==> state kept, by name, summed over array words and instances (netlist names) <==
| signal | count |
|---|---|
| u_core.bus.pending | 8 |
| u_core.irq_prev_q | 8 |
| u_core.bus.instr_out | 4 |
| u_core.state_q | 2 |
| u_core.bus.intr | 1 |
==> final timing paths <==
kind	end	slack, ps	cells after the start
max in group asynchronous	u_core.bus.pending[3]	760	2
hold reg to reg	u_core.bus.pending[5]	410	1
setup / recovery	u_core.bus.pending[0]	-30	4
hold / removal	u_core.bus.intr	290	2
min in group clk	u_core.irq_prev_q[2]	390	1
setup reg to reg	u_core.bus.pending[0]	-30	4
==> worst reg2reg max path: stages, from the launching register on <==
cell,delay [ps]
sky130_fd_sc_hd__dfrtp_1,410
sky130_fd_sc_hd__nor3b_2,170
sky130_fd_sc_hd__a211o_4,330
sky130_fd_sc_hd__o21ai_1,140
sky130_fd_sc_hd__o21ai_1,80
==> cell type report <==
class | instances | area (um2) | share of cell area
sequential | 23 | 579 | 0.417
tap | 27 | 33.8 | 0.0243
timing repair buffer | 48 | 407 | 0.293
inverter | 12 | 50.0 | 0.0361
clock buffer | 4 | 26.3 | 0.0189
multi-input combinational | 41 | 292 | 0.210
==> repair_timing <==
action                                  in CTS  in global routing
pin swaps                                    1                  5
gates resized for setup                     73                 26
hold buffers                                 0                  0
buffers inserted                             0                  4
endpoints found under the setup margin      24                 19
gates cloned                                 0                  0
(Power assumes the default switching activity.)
$ cat src/rtl/imm_gen_stage.sv
// Registered RV32I/RV64I immediate generator with a 2-entry skid buffer.
// Instructions are decoded on the push path. Each buffer entry holds the decoded
// immediate, the format code, the illegal flag and the sideband tag.
module imm_gen_stage #(
    parameter int unsigned DATA_WIDTH  = 32,
    parameter int unsigned TAG_WIDTH   = 5,
    parameter bit          SUPPORT_CSR = 1'b1
) (
    input  logic                  clk,
    input  logic                  rst,
    input  logic                  flush,
    input  logic                  in_valid,
    output logic                  in_ready,
    input  logic [31:0]           in_instr,
    input  logic [TAG_WIDTH-1:0]  in_tag,
    output logic                  out_valid,
    input  logic                  out_ready,
    output logic [DATA_WIDTH-1:0] out_imm,
    output logic [2:0]            out_fmt,
    output logic                  out_illegal,
    output logic [TAG_WIDTH-1:0]  out_tag,
    output logic [15:0]           illegal_cnt
);

    localparam logic [2:0] FMT_R   = 3'd0;
    localparam logic [2:0] FMT_I   = 3'd1;
    localparam logic [2:0] FMT_S   = 3'd2;
    localparam logic [2:0] FMT_B   = 3'd3;
    localparam logic [2:0] FMT_U   = 3'd4;
    localparam logic [2:0] FMT_J   = 3'd5;
    localparam logic [2:0] FMT_Z   = 3'd6;
    localparam logic [2:0] FMT_ILL = 3'd7;

    typedef struct packed {
        logic [DATA_WIDTH-1:0] imm;
        logic [2:0]            fmt;
        logic                  illegal;
        logic [TAG_WIDTH-1:0]  tag;
    } entry_t;

    typedef enum logic [1:0] {EMPTY, ONE, TWO} state_t;

    state_t state, state_next;
    entry_t main_q, skid_q, incoming;
    logic   push, pop;

    // Decode one instruction word into immediate / format / illegal (tag left zero).
    function automatic entry_t decode(input logic [31:0] ins);
        entry_t e;
        e = '0;
        case (ins[6:0])
            7'b0010011, 7'b0000011, 7'b1100111: begin
                e.fmt = FMT_I;
                if (ins[6:0] == 7'b0010011 && ins[13:12] == 2'b01) begin
                    // shamt: 5 bits on RV32, 6 bits on RV64
                    e.imm = DATA_WIDTH'(ins[24:20]);
                    if (DATA_WIDTH == 64) e.imm[5] = ins[25];
                end else begin
                    e.imm = DATA_WIDTH'($signed(ins[31:20]));
                end
            end
            7'b0100011: begin
                e.fmt = FMT_S;
                e.imm = DATA_WIDTH'($signed({ins[31:25], ins[11:7]}));
            end
            7'b1100011: begin
                e.fmt = FMT_B;
                e.imm = DATA_WIDTH'($signed({ins[31], ins[7], ins[30:25], ins[11:8], 1'b0}));
            end
            7'b0110111, 7'b0010111: begin
                e.fmt = FMT_U;
                e.imm = DATA_WIDTH'($signed({ins[31:12], 12'b0}));
            end
            7'b1101111: begin
                e.fmt = FMT_J;
                e.imm = DATA_WIDTH'($signed({ins[31], ins[19:12], ins[20], ins[30:21], 1'b0}));
            end
            7'b1110011: begin
                if (!ins[14]) begin
                    e.fmt = FMT_R;
                end else if (SUPPORT_CSR) begin
                    e.fmt = FMT_Z;
                    e.imm = DATA_WIDTH'(ins[19:15]);
                end else begin
                    e.fmt     = FMT_ILL;
                    e.illegal = 1'b1;
                end
            end
            7'b0110011: e.fmt = FMT_R;
            default: begin
                e.fmt     = FMT_ILL;
                e.illegal = 1'b1;
            end
        endcase
        return e;
    endfunction

    assign in_ready    = (state != TWO);
    assign out_valid   = (state != EMPTY);
    assign push        = in_valid && in_ready;
    assign pop         = out_valid && out_ready;
    assign out_imm     = main_q.imm;
    assign out_fmt     = main_q.fmt;
    assign out_illegal = main_q.illegal;
    assign out_tag     = main_q.tag;

    // Decode the incoming instruction and attach its tag.
    always_comb begin
        incoming     = decode(in_instr);
        incoming.tag = in_tag;
    end

    // Next-state logic for the skid buffer occupancy.
    always_comb begin
        state_next = state;
        case (state)
            EMPTY: if (push) state_next = ONE;
            ONE: begin
                if (push && !pop)      state_next = TWO;
                else if (!push && pop) state_next = EMPTY;
            end
            TWO:   if (pop) state_next = ONE;
            default: state_next = EMPTY;
        endcase
        if (flush) state_next = EMPTY;
    end

    // State register.
    always_ff @(posedge clk) begin
        if (rst) state <= EMPTY;
        else     state <= state_next;
    end

    // Entry registers: main drives the outputs, skid catches the overflow entry.
    always_ff @(posedge clk) begin
        if (rst) begin
            main_q <= '0;
            skid_q <= '0;
        end else if (!flush) begin
            case (state)
                EMPTY: if (push) main_q <= incoming;
                ONE: begin
                    if (push && pop) main_q <= incoming;
                    else if (push)   skid_q <= incoming;
                end
                TWO:   if (pop) main_q <= skid_q;
                default: ;
            endcase
        end
    end

    // Saturating count of illegal entries leaving the stage (flush does not clear it).
    always_ff @(posedge clk) begin
        if (rst) illegal_cnt <= '0;
        else if (pop && main_q.illegal && illegal_cnt != 16'hFFFF) illegal_cnt <= illegal_cnt + 16'd1;
    end

endmodule
$ cat config.mk
export PLATFORM = sky130hd
export DESIGN_NAME = imm_gen_stage
export DESIGN_NICKNAME = d
export VERILOG_FILES = /design/src/rtl/imm_gen_stage.sv
export SDC_FILE = /design/constraint.sdc
export NUM_CORES = 1
export LEC_CHECK = 0
export CORE_MARGIN = 5
export CORE_UTILIZATION = 30
export CTS_CLUSTER_SIZE = 40
export DETAILED_ROUTE_END_ITERATION = 16
export GPL_TIMING_DRIVEN = 1
export PLACE_DENSITY = 0.54
export REMOVE_ABC_BUFFERS = 1
export SLEW_MARGIN = 5
export SYNTH_ARGS = -nofsm -noshare
export SYNTH_HDL_FRONTEND = slang
export SYNTH_SLANG_ARGS = --single-unit
$ cat constraint.sdc
create_clock -name clk -period 7.2 [get_ports clk]
set_clock_uncertainty 0.15 [all_clocks]
set_input_delay 1.08 -clock clk [delete_from_list [all_inputs] [get_ports clk]]
set_output_delay 1.08 -clock clk [all_outputs]
set_load 0.02 [all_outputs]
==> metrics <==
Iter 0 DRT Violations=325; max-cap viol count=0; post-synthesis cell area=0.00484 mm2; share of layout cells above drive strength 1=9.61%; max-slew violation count=0; Worst-Margin Slew=0.989 ns; Tmin final=3.73 ns; Core Area=0.0159 mm2; CTS sink cnt=100; Avg Synthesized Cell Area=8.66 um2; GRT Total Usage=15.6%; Final period util=51.8%; PD cells=195 mW/mm2; Total Wirelength=14,300 um; Critical Path AT=~2.5 ns; CTS tree=yes; io pins=101; Gates resized, CTS repair=0; Max clock buf depth=2; crit path max fanout=44; hpwl dp=9450 um; Nets=675; RR Startpoint=state[0]$_SDFFE_PP0P_; Critical R2R Capture=out_imm[22]$_SDFFE_PP0P_; Place WS=3.45 ns; routability cong.=0.834; switching share of power=around a quarter; clock power share=38.5%; setup repair bufs after CTS=0; critical path class=reg -> out; number of synthesized register bits=100; Distinct cells, synth=60; Die H=137 um; vias in the first global route=4,390; Ys Warns=0; outcome=complete, no violations; most common cell in the netlist=dfxtp_1; Layout fillers=roughly 1.6k; hold buffer count at cts=0; commonest cells in the netlist=dfxtp_1 (100), nand2_1 (81), nor2_1 (69); # setup viols final=0; initial antenna violation count=0; ys async rst share=0%; crit path capture type=output pin; Pleak=1.93 nW; global-route wire length before repair=~23,000 um; TNS Setup=0 ns; reg2reg path depth=10; Comb pwr share=a little over an eighth; Sw Pwr=0.000318 W; Sequential Power Share=roughly half; Cells after Synth=559; Via density=5.22; relative slew slack=34.1%; Peak VDD IR=0.000136 V; row count=46; Clk Latency, worst-skew pair=0.35 ns; Synth area leader=dfxtp_1; # port buffers=100; Die W=around 140 um; n_diodes=0; Root Buffer=clkbuf_16; Routed Antenna Nets=0; clock slew at the register clock pins of the worst setup and hold paths=0.07 ns; Worst Setup EP=in_ready; critical path startpoint=state[0]$_SDFFE_PP0P_; CTS H-tree lvls=3; CTS Buf Count=9; hold crit path type=reg -> reg; post-DR wirelength/cell=16.8 um; WP data required=5.97 ns; Synth top area share=41.3%; largest net degree at the start of global routing=67; residual DRC count=0; EDFF count, synth=0; Starting Density=30.5%; cell internal pwr=0.000887 W; reg2reg setup slack=approximately 3.7 ns; Synth Flop Type=dfxtp_1; via count=4,438; setup repair after global routing missed its margin=no; Synth area leaders=dfxtp_1 (41%), a221oi_2 (6.8%), nand2_1 (6.3%); synth-to-layout area growth=27.8%; DIE AREA=0.0188 mm2; drt first pass iters=5; Final Hold Vio Count=0; maximum clock rate=approximately 270 MHz; Worst Slack Setup Final=3.47 ns; post-synthesis sequential area ratio=41.3%; Setup crit start kind=register; GR Overflow Total=0
registers in the layout, indices dropped and copies added (netlist names):
name and count:
out_illegal 1, out_imm 32, out_fmt 3, skid_q 41
out_tag 5, state 2, illegal_cnt 16
layout by cell type, fill, tap and decap left out, types with 5 or more instances in the layout:
master and count:
nand2_1 81, a221oi_2 22, a222oi_1 5, nor3_1 12, clkbuf_16 9, xor2_1 8, buf_4 6, o21ai_1 22
nor2_1 69, nor2b_1 6, nand3_1 22, o21ai_0 14, inv_1 5, dfxtp_1 100, a311oi_1 8, a21oi_1 29
a211oi_1 32, clkdlybuf4s50_1 99
stage by stage:
stage	hold slack (ns)	util, %	area (um2)	std cells	total power [W]
final	0.302	39.0	6190	851	0.00121
after global routing	0.330	39.0	6190	851	0.00127
after CTS	0.306	39.0	6190	851	0.00122
after detailed placement	0.296	37.2	5910	835	0.000756
after global placement	0.289	37.2	5910	835	0.000753
after floorplan	0.276	-	4600	514	0.000668
power by group through the flow:
stage,clock [W],combinational [W],sequential (W)
2_1_floorplan,0,0.0000601,0.000607
3_3_place_gp,0,0.000159,0.000594
3_5_place_dp,0,0.000162,0.000594
4_1_cts,0.000481,0.000163,0.000581
5_1_grt,0.000508,0.000175,0.000583
6_report,0.000464,0.000161,0.000581
logic make-up (layout without fill, tap and decap cells):
kind of cell    Yosys count  after routing  synth area share, %
flops                   100            100                 41.3
xor+xnor                 12             12                 2.17
fa+ha+maj                 3              3                0.775
compound gates          161            161                 27.3
buf+inv                  51            127                 5.40
simple gates            229            229                 22.3
mux                       3              3                0.698
worst min path at each step:
stage,startpoint,depth (start not counted),endpoint,slack (ns)
floorplan,skid_q[14]$_SDFFE_PP0P_,2,skid_q[14]$_SDFFE_PP0P_,0.28
global placement,skid_q[18]$_SDFFE_PP0P_,2,skid_q[18]$_SDFFE_PP0P_,0.29
detailed placement,skid_q[17]$_SDFFE_PP0P_,2,skid_q[17]$_SDFFE_PP0P_,0.30
CTS,skid_q[17]$_SDFFE_PP0P_,2,skid_q[17]$_SDFFE_PP0P_,0.31
global route,skid_q[0]$_SDFFE_PP0P_,2,skid_q[0]$_SDFFE_PP0P_,0.33
finish,skid_q[17]$_SDFFE_PP0P_,2,skid_q[17]$_SDFFE_PP0P_,0.30
critical path, cell delays in order (launching register included):
cell and delay (ns):
dfxtp_1 0.57, nor2b_1 0.08, buf_4 0.24, inv_2 0.07, buf_4 0.46, clkdlybuf4s50_1 0.72
routing by layer:
| metal | up-vias | part of all wire [%] | track usage (%) |
|---|---|---|---|
| li1 | 2183 | - | - |
| met2 | 133 | 48 | 26.1 |
| met1 | 2114 | 44 | 19.7 |
| met3 | 8 | 7.2 | 5.29 |
| met5 | - | 0 | 0 |
| met4 | 0 | 0.78 | 2.83 |
layout make-up:
class	instances	area, um2	share of cell area, %
inverters	6	22.5	0.364
repair buffers	105	1040	16.7
multi-input cells	408	2580	41.7
clock inverters	4	32.5	0.526
clock buffers	12	246	3.98
well taps	216	270	4.37
flip-flops and latches	100	2000	32.3
(Power assumes the default switching activity.)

:::

WHAT YOU WILL DO:
With the line that has "after the start" as the first and the line that has "sky130_fd_sc_hd__a211o_4,330" as the last, repeat exactly that run of lines above and no more.

TASK OUTPUT:
kind	end	slack, ps	cells after the start
max in group asynchronous	u_core.bus.pending[3]	760	2
hold reg to reg	u_core.bus.pending[5]	410	1
setup / recovery	u_core.bus.pending[0]	-30	4
hold / removal	u_core.bus.intr	290	2
min in group clk	u_core.irq_prev_q[2]	390	1
setup reg to reg	u_core.bus.pending[0]	-30	4
==> worst reg2reg max path: stages, from the launching register on <==
cell,delay [ps]
sky130_fd_sc_hd__dfrtp_1,410
sky130_fd_sc_hd__nor3b_2,170
sky130_fd_sc_hd__a211o_4,330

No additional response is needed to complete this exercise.